• **Exercise prompt**:
Copy exactly the lines of the records below, and only those lines, beginning with the line that contains "worst min register" and ending with the line that contains "86 | 8.77 |".

• **Input for this task**:
%%

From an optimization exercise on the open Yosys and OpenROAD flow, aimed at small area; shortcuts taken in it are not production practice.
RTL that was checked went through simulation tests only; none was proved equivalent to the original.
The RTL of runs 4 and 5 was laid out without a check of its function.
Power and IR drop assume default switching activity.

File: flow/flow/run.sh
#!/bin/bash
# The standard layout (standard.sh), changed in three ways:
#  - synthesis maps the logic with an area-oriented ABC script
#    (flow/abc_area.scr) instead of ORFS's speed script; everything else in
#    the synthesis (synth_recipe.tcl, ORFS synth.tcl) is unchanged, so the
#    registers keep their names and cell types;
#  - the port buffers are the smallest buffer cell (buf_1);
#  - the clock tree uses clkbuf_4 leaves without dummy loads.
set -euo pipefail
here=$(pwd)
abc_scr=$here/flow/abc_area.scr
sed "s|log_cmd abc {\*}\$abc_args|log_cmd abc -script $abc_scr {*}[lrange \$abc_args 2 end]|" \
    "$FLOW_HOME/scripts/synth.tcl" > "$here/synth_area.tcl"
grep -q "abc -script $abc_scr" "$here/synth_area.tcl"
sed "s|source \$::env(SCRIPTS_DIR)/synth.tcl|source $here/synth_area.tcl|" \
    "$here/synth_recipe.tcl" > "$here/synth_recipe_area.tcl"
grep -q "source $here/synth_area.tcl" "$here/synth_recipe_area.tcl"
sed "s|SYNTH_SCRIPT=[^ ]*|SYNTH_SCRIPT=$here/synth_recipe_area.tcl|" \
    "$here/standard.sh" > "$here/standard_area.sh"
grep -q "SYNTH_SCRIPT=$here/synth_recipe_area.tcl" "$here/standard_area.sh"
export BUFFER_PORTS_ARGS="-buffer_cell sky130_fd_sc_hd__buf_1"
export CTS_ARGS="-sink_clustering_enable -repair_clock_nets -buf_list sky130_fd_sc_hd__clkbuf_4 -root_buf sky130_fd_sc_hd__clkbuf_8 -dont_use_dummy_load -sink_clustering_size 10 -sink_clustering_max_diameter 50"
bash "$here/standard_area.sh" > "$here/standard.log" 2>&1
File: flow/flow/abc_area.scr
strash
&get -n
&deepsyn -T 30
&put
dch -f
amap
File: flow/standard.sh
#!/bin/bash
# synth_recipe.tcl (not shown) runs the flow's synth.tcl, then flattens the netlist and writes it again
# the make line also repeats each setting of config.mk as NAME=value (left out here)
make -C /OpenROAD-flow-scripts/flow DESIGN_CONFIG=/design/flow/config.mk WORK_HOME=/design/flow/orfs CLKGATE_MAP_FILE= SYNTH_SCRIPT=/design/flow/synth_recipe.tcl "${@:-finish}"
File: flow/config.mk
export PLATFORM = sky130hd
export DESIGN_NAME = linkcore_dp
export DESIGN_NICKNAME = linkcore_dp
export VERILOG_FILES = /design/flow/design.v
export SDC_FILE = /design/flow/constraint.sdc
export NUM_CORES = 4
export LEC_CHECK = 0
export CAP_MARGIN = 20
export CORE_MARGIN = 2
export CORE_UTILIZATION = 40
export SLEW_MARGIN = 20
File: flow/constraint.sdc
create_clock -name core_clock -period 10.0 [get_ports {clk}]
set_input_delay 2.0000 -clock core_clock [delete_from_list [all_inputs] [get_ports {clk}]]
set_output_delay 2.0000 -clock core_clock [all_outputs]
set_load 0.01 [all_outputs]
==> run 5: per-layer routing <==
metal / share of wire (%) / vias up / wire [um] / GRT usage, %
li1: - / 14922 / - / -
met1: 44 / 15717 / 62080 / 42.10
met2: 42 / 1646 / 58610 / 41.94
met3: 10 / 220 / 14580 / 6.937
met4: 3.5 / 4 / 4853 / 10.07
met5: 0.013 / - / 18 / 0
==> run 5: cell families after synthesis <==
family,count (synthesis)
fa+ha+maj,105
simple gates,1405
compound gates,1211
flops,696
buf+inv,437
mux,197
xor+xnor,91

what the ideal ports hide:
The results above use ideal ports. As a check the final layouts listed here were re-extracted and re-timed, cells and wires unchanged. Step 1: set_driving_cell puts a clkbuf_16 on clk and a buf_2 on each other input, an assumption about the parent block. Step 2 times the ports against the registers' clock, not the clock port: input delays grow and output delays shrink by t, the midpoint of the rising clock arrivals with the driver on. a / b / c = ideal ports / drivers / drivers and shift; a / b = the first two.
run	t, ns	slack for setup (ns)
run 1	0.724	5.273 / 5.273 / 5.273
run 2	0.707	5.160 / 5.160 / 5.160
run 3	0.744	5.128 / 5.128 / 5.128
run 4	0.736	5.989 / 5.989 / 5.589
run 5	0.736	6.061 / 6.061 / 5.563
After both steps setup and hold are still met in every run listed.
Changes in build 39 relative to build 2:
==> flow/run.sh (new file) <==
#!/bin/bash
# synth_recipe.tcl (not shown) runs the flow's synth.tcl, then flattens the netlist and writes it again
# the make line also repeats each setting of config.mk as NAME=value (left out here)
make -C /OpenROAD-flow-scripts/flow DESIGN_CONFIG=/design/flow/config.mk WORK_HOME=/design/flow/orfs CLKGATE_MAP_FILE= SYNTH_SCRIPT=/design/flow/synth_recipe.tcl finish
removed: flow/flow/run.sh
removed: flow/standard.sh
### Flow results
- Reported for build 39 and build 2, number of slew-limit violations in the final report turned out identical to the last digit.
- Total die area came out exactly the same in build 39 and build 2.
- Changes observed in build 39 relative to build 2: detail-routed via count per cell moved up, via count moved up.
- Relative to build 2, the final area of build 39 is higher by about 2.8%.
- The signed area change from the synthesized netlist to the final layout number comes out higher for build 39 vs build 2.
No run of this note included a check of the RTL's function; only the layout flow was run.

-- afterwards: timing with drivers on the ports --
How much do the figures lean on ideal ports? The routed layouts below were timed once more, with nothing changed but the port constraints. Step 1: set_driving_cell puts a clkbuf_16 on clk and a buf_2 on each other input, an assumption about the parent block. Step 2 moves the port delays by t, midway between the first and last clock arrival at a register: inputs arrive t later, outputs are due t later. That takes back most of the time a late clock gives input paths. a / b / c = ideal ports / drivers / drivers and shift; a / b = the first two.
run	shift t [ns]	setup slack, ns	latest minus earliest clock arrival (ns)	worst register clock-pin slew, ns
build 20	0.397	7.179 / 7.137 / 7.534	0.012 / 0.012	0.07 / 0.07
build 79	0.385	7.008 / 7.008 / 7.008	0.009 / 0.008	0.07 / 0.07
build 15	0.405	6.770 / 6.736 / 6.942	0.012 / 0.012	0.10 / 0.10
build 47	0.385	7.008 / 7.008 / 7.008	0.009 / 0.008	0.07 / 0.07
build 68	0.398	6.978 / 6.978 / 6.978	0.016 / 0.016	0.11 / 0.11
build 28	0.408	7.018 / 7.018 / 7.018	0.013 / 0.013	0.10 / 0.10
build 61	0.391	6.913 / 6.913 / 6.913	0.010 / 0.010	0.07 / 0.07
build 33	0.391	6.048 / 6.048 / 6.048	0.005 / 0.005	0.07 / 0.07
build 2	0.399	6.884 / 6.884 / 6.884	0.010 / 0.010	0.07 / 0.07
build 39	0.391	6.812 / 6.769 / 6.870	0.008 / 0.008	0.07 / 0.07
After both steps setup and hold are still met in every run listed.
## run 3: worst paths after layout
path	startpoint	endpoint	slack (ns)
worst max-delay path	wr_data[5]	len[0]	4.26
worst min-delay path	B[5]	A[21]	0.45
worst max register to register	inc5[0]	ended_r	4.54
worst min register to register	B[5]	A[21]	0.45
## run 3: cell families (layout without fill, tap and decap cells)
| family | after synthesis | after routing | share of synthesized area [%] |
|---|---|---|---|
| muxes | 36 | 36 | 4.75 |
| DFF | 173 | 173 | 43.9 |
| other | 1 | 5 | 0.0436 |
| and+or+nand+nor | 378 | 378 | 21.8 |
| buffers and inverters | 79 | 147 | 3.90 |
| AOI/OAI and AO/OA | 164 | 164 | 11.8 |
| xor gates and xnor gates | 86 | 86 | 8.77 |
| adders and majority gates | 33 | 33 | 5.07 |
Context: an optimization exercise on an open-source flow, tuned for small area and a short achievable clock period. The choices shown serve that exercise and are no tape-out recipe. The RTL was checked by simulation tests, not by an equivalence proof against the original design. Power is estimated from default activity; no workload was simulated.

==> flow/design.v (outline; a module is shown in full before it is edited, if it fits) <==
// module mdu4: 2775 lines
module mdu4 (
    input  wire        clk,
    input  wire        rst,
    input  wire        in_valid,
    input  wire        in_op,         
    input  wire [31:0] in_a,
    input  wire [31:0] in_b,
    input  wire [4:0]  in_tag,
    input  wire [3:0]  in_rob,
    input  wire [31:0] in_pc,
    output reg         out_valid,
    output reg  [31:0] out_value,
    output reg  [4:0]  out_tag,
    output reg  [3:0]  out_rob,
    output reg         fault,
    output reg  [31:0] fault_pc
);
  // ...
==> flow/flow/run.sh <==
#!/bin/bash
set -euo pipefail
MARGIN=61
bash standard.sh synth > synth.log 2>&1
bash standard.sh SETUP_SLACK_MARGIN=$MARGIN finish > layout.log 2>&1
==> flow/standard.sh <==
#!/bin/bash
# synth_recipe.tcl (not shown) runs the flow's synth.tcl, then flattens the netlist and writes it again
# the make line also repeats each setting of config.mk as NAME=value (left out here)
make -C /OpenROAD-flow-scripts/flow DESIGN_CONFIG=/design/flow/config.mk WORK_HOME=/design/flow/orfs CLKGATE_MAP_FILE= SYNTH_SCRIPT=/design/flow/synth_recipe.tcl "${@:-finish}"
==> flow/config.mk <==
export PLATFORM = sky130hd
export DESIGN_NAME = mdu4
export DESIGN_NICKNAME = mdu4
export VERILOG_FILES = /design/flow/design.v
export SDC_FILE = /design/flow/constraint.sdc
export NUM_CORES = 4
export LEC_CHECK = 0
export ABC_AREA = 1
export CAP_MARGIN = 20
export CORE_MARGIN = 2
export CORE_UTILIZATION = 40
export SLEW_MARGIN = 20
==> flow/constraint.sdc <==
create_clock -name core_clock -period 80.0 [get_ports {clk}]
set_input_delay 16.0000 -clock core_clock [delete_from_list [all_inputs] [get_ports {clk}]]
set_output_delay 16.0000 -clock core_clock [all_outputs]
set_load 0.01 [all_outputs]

%%

• **The completed task**:
worst min register to register	B[5]	A[21]	0.45
## run 3: cell families (layout without fill, tap and decap cells)
| family | after synthesis | after routing | share of synthesized area [%] |
|---|---|---|---|
| muxes | 36 | 36 | 4.75 |
| DFF | 173 | 173 | 43.9 |
| other | 1 | 5 | 0.0436 |
| and+or+nand+nor | 378 | 378 | 21.8 |
| buffers and inverters | 79 | 147 | 3.90 |
| AOI/OAI and AO/OA | 164 | 164 | 11.8 |
| xor gates and xnor gates | 86 | 86 | 8.77 |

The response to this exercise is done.